*Your assignment*.
The entries below should be written out again exactly as they stand.

*Raw data*.
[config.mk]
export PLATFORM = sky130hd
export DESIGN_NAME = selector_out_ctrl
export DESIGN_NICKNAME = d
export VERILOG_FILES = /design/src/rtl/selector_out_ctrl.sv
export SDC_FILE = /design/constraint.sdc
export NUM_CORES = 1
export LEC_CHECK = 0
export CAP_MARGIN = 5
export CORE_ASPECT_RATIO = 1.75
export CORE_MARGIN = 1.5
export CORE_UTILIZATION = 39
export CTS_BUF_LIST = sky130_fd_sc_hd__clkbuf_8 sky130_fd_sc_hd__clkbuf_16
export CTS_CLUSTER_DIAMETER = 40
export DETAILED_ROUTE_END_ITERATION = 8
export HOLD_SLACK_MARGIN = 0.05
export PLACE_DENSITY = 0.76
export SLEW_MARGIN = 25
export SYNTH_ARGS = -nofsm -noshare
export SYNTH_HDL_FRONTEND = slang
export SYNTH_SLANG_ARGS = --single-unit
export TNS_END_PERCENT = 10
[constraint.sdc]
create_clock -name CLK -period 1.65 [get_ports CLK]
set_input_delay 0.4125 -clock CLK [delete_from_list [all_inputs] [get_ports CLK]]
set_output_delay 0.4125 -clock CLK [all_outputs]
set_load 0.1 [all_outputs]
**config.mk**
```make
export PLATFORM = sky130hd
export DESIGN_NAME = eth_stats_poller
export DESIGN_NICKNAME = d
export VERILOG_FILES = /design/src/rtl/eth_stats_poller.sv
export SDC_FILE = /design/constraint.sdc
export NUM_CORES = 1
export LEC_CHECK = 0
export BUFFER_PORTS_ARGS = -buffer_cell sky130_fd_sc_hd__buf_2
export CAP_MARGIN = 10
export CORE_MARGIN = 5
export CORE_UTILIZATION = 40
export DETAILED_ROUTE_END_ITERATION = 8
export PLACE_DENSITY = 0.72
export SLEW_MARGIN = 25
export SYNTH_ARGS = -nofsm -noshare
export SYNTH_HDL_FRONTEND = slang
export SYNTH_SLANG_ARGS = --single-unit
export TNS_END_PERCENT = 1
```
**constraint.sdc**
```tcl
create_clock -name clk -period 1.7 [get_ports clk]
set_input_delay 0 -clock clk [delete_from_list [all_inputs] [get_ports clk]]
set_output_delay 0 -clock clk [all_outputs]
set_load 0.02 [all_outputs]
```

*Result for this task*.
[config.mk]
export PLATFORM = sky130hd
export DESIGN_NAME = selector_out_ctrl
export DESIGN_NICKNAME = d
export VERILOG_FILES = /design/src/rtl/selector_out_ctrl.sv
export SDC_FILE = /design/constraint.sdc
export NUM_CORES = 1
export LEC_CHECK = 0
export CAP_MARGIN = 5
export CORE_ASPECT_RATIO = 1.75
export CORE_MARGIN = 1.5
export CORE_UTILIZATION = 39
export CTS_BUF_LIST = sky130_fd_sc_hd__clkbuf_8 sky130_fd_sc_hd__clkbuf_16
export CTS_CLUSTER_DIAMETER = 40
export DETAILED_ROUTE_END_ITERATION = 8
export HOLD_SLACK_MARGIN = 0.05
export PLACE_DENSITY = 0.76
export SLEW_MARGIN = 25
export SYNTH_ARGS = -nofsm -noshare
export SYNTH_HDL_FRONTEND = slang
export SYNTH_SLANG_ARGS = --single-unit
export TNS_END_PERCENT = 10
[constraint.sdc]
create_clock -name CLK -period 1.65 [get_ports CLK]
set_input_delay 0.4125 -clock CLK [delete_from_list [all_inputs] [get_ports CLK]]
set_output_delay 0.4125 -clock CLK [all_outputs]
set_load 0.1 [all_outputs]
**config.mk**
```make
export PLATFORM = sky130hd
export DESIGN_NAME = eth_stats_poller
export DESIGN_NICKNAME = d
export VERILOG_FILES = /design/src/rtl/eth_stats_poller.sv
export SDC_FILE = /design/constraint.sdc
export NUM_CORES = 1
export LEC_CHECK = 0
export BUFFER_PORTS_ARGS = -buffer_cell sky130_fd_sc_hd__buf_2
export CAP_MARGIN = 10
export CORE_MARGIN = 5
export CORE_UTILIZATION = 40
export DETAILED_ROUTE_END_ITERATION = 8
export PLACE_DENSITY = 0.72
export SLEW_MARGIN = 25
export SYNTH_ARGS = -nofsm -noshare
export SYNTH_HDL_FRONTEND = slang
export SYNTH_SLANG_ARGS = --single-unit
export TNS_END_PERCENT = 1
```
**constraint.sdc**
```tcl
create_clock -name clk -period 1.7 [get_ports clk]
set_input_delay 0 -clock clk [delete_from_list [all_inputs] [get_ports clk]]
set_output_delay 0 -clock clk [all_outputs]
set_load 0.02 [all_outputs]
```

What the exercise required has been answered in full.